PROBLEM: In full and without deviation, write out the entries that follow.

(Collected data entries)
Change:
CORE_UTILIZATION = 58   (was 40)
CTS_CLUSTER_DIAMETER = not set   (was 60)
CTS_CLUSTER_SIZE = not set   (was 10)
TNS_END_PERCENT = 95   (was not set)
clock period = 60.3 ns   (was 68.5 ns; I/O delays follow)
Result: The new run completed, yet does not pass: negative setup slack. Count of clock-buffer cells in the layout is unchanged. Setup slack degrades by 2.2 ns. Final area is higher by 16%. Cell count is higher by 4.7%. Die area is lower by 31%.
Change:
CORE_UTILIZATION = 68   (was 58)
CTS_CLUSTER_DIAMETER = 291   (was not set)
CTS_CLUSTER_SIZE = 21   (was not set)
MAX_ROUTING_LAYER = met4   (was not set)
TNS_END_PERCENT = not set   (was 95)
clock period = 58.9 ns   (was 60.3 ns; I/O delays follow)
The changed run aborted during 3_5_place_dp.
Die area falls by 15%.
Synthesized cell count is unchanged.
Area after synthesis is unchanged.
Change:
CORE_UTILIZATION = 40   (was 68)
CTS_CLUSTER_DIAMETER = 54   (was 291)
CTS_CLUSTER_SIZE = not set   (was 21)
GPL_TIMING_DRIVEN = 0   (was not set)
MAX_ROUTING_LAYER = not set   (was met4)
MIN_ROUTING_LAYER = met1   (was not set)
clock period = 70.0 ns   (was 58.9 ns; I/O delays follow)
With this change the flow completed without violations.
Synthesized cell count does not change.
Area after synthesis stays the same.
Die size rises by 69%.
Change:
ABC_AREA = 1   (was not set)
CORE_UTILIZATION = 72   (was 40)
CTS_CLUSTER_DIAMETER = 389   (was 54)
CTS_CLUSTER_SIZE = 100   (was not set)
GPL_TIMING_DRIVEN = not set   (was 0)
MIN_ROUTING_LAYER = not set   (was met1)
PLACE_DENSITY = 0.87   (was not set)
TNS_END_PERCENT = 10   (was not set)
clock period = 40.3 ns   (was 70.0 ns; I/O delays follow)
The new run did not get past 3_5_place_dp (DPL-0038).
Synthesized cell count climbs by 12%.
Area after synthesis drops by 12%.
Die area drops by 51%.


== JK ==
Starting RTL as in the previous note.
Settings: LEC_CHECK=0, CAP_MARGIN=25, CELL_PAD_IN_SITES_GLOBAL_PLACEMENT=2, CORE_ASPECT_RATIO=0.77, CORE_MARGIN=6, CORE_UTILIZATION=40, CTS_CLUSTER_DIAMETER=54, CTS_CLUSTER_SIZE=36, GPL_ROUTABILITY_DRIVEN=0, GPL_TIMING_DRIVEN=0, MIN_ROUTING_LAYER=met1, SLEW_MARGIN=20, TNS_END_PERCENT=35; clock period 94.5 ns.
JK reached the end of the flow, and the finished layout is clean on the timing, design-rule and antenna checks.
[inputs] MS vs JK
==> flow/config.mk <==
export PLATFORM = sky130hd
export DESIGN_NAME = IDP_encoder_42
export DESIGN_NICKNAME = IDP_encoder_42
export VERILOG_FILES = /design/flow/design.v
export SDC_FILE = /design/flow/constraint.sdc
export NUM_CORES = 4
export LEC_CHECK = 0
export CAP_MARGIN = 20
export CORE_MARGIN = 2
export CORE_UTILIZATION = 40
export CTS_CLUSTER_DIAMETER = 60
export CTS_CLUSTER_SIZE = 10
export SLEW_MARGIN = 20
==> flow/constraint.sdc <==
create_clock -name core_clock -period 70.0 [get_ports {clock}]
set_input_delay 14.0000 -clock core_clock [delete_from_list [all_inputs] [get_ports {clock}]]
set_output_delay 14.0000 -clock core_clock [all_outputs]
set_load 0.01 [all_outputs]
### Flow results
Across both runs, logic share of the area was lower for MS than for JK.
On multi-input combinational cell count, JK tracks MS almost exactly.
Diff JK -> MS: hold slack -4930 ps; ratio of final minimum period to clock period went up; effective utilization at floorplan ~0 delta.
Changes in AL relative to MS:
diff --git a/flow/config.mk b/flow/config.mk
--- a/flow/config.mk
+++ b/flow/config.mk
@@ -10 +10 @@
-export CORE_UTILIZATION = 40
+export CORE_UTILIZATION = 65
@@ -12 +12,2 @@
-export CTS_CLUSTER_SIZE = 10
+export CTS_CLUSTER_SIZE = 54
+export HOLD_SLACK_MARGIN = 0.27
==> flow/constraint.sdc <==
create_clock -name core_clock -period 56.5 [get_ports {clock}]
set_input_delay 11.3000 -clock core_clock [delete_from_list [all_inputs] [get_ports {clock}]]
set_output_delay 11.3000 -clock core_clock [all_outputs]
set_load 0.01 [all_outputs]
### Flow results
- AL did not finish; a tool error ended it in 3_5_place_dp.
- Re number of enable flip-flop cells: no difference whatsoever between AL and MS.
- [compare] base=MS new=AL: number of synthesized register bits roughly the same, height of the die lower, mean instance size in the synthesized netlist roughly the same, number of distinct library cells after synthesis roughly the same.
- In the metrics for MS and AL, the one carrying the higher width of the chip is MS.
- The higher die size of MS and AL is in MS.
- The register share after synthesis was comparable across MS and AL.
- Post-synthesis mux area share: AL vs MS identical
==> flow/design.v (excerpt) <==
module IIR_v#(
    parameter DW = 16,FW = 15
)(
    input clk,rst_n,en,
    input signed [DW-1:0] din,
    output wire signed [DW-1:0] dout,
    input [31:0]index,
    output wire signed [DW+FW-1:0] dout_W
    );
clock: 7.29 ns
lec_check: 0
abc_area: 1
cap_margin: 15
core_aspect_ratio: 0.5
core_margin: 2
core_utilization: 72
cts_cluster_diameter: 206
cts_cluster_size: 15
hold_slack_margin: 0.29
place_density_lb_addon: 0.13
setup_slack_margin: 2.14
slew_margin: 15
run.sh (not shown) runs the stock make flow with config.mk's settings and CLKGATE_MAP_FILE=.
The starting point died in clock tree synthesis (DPL-0033).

ANSWER TO THIS PROBLEM:
Change:
CORE_UTILIZATION = 58   (was 40)
CTS_CLUSTER_DIAMETER = not set   (was 60)
CTS_CLUSTER_SIZE = not set   (was 10)
TNS_END_PERCENT = 95   (was not set)
clock period = 60.3 ns   (was 68.5 ns; I/O delays follow)
Result: The new run completed, yet does not pass: negative setup slack. Count of clock-buffer cells in the layout is unchanged. Setup slack degrades by 2.2 ns. Final area is higher by 16%. Cell count is higher by 4.7%. Die area is lower by 31%.
Change:
CORE_UTILIZATION = 68   (was 58)
CTS_CLUSTER_DIAMETER = 291   (was not set)
CTS_CLUSTER_SIZE = 21   (was not set)
MAX_ROUTING_LAYER = met4   (was not set)
TNS_END_PERCENT = not set   (was 95)
clock period = 58.9 ns   (was 60.3 ns; I/O delays follow)
The changed run aborted during 3_5_place_dp.
Die area falls by 15%.
Synthesized cell count is unchanged.
Area after synthesis is unchanged.
Change:
CORE_UTILIZATION = 40   (was 68)
CTS_CLUSTER_DIAMETER = 54   (was 291)
CTS_CLUSTER_SIZE = not set   (was 21)
GPL_TIMING_DRIVEN = 0   (was not set)
MAX_ROUTING_LAYER = not set   (was met4)
MIN_ROUTING_LAYER = met1   (was not set)
clock period = 70.0 ns   (was 58.9 ns; I/O delays follow)
With this change the flow completed without violations.
Synthesized cell count does not change.
Area after synthesis stays the same.
Die size rises by 69%.
Change:
ABC_AREA = 1   (was not set)
CORE_UTILIZATION = 72   (was 40)
CTS_CLUSTER_DIAMETER = 389   (was 54)
CTS_CLUSTER_SIZE = 100   (was not set)
GPL_TIMING_DRIVEN = not set   (was 0)
MIN_ROUTING_LAYER = not set   (was met1)
PLACE_DENSITY = 0.87   (was not set)
TNS_END_PERCENT = 10   (was not set)
clock period = 40.3 ns   (was 70.0 ns; I/O delays follow)
The new run did not get past 3_5_place_dp (DPL-0038).
Synthesized cell count climbs by 12%.
Area after synthesis drops by 12%.
Die area drops by 51%.


== JK ==
Starting RTL as in the previous note.
Settings: LEC_CHECK=0, CAP_MARGIN=25, CELL_PAD_IN_SITES_GLOBAL_PLACEMENT=2, CORE_ASPECT_RATIO=0.77, CORE_MARGIN=6, CORE_UTILIZATION=40, CTS_CLUSTER_DIAMETER=54, CTS_CLUSTER_SIZE=36, GPL_ROUTABILITY_DRIVEN=0, GPL_TIMING_DRIVEN=0, MIN_ROUTING_LAYER=met1, SLEW_MARGIN=20, TNS_END_PERCENT=35; clock period 94.5 ns.
JK reached the end of the flow, and the finished layout is clean on the timing, design-rule and antenna checks.
[inputs] MS vs JK
==> flow/config.mk <==
export PLATFORM = sky130hd
export DESIGN_NAME = IDP_encoder_42
export DESIGN_NICKNAME = IDP_encoder_42
export VERILOG_FILES = /design/flow/design.v
export SDC_FILE = /design/flow/constraint.sdc
export NUM_CORES = 4
export LEC_CHECK = 0
export CAP_MARGIN = 20
export CORE_MARGIN = 2
export CORE_UTILIZATION = 40
export CTS_CLUSTER_DIAMETER = 60
export CTS_CLUSTER_SIZE = 10
export SLEW_MARGIN = 20
==> flow/constraint.sdc <==
create_clock -name core_clock -period 70.0 [get_ports {clock}]
set_input_delay 14.0000 -clock core_clock [delete_from_list [all_inputs] [get_ports {clock}]]
set_output_delay 14.0000 -clock core_clock [all_outputs]
set_load 0.01 [all_outputs]
### Flow results
Across both runs, logic share of the area was lower for MS than for JK.
On multi-input combinational cell count, JK tracks MS almost exactly.
Diff JK -> MS: hold slack -4930 ps; ratio of final minimum period to clock period went up; effective utilization at floorplan ~0 delta.
Changes in AL relative to MS:
diff --git a/flow/config.mk b/flow/config.mk
--- a/flow/config.mk
+++ b/flow/config.mk
@@ -10 +10 @@
-export CORE_UTILIZATION = 40
+export CORE_UTILIZATION = 65
@@ -12 +12,2 @@
-export CTS_CLUSTER_SIZE = 10
+export CTS_CLUSTER_SIZE = 54
+export HOLD_SLACK_MARGIN = 0.27
==> flow/constraint.sdc <==
create_clock -name core_clock -period 56.5 [get_ports {clock}]
set_input_delay 11.3000 -clock core_clock [delete_from_list [all_inputs] [get_ports {clock}]]
set_output_delay 11.3000 -clock core_clock [all_outputs]
set_load 0.01 [all_outputs]
### Flow results
- AL did not finish; a tool error ended it in 3_5_place_dp.
- Re number of enable flip-flop cells: no difference whatsoever between AL and MS.
- [compare] base=MS new=AL: number of synthesized register bits roughly the same, height of the die lower, mean instance size in the synthesized netlist roughly the same, number of distinct library cells after synthesis roughly the same.
- In the metrics for MS and AL, the one carrying the higher width of the chip is MS.
- The higher die size of MS and AL is in MS.
- The register share after synthesis was comparable across MS and AL.
- Post-synthesis mux area share: AL vs MS identical
==> flow/design.v (excerpt) <==
module IIR_v#(
    parameter DW = 16,FW = 15
)(
    input clk,rst_n,en,
    input signed [DW-1:0] din,
    output wire signed [DW-1:0] dout,
    input [31:0]index,
    output wire signed [DW+FW-1:0] dout_W
    );
clock: 7.29 ns
lec_check: 0
abc_area: 1
cap_margin: 15
core_aspect_ratio: 0.5
core_margin: 2
core_utilization: 72
cts_cluster_diameter: 206
cts_cluster_size: 15
hold_slack_margin: 0.29
place_density_lb_addon: 0.13
setup_slack_margin: 2.14
slew_margin: 15
run.sh (not shown) runs the stock make flow with config.mk's settings and CLKGATE_MAP_FILE=.
The starting point died in clock tree synthesis (DPL-0033).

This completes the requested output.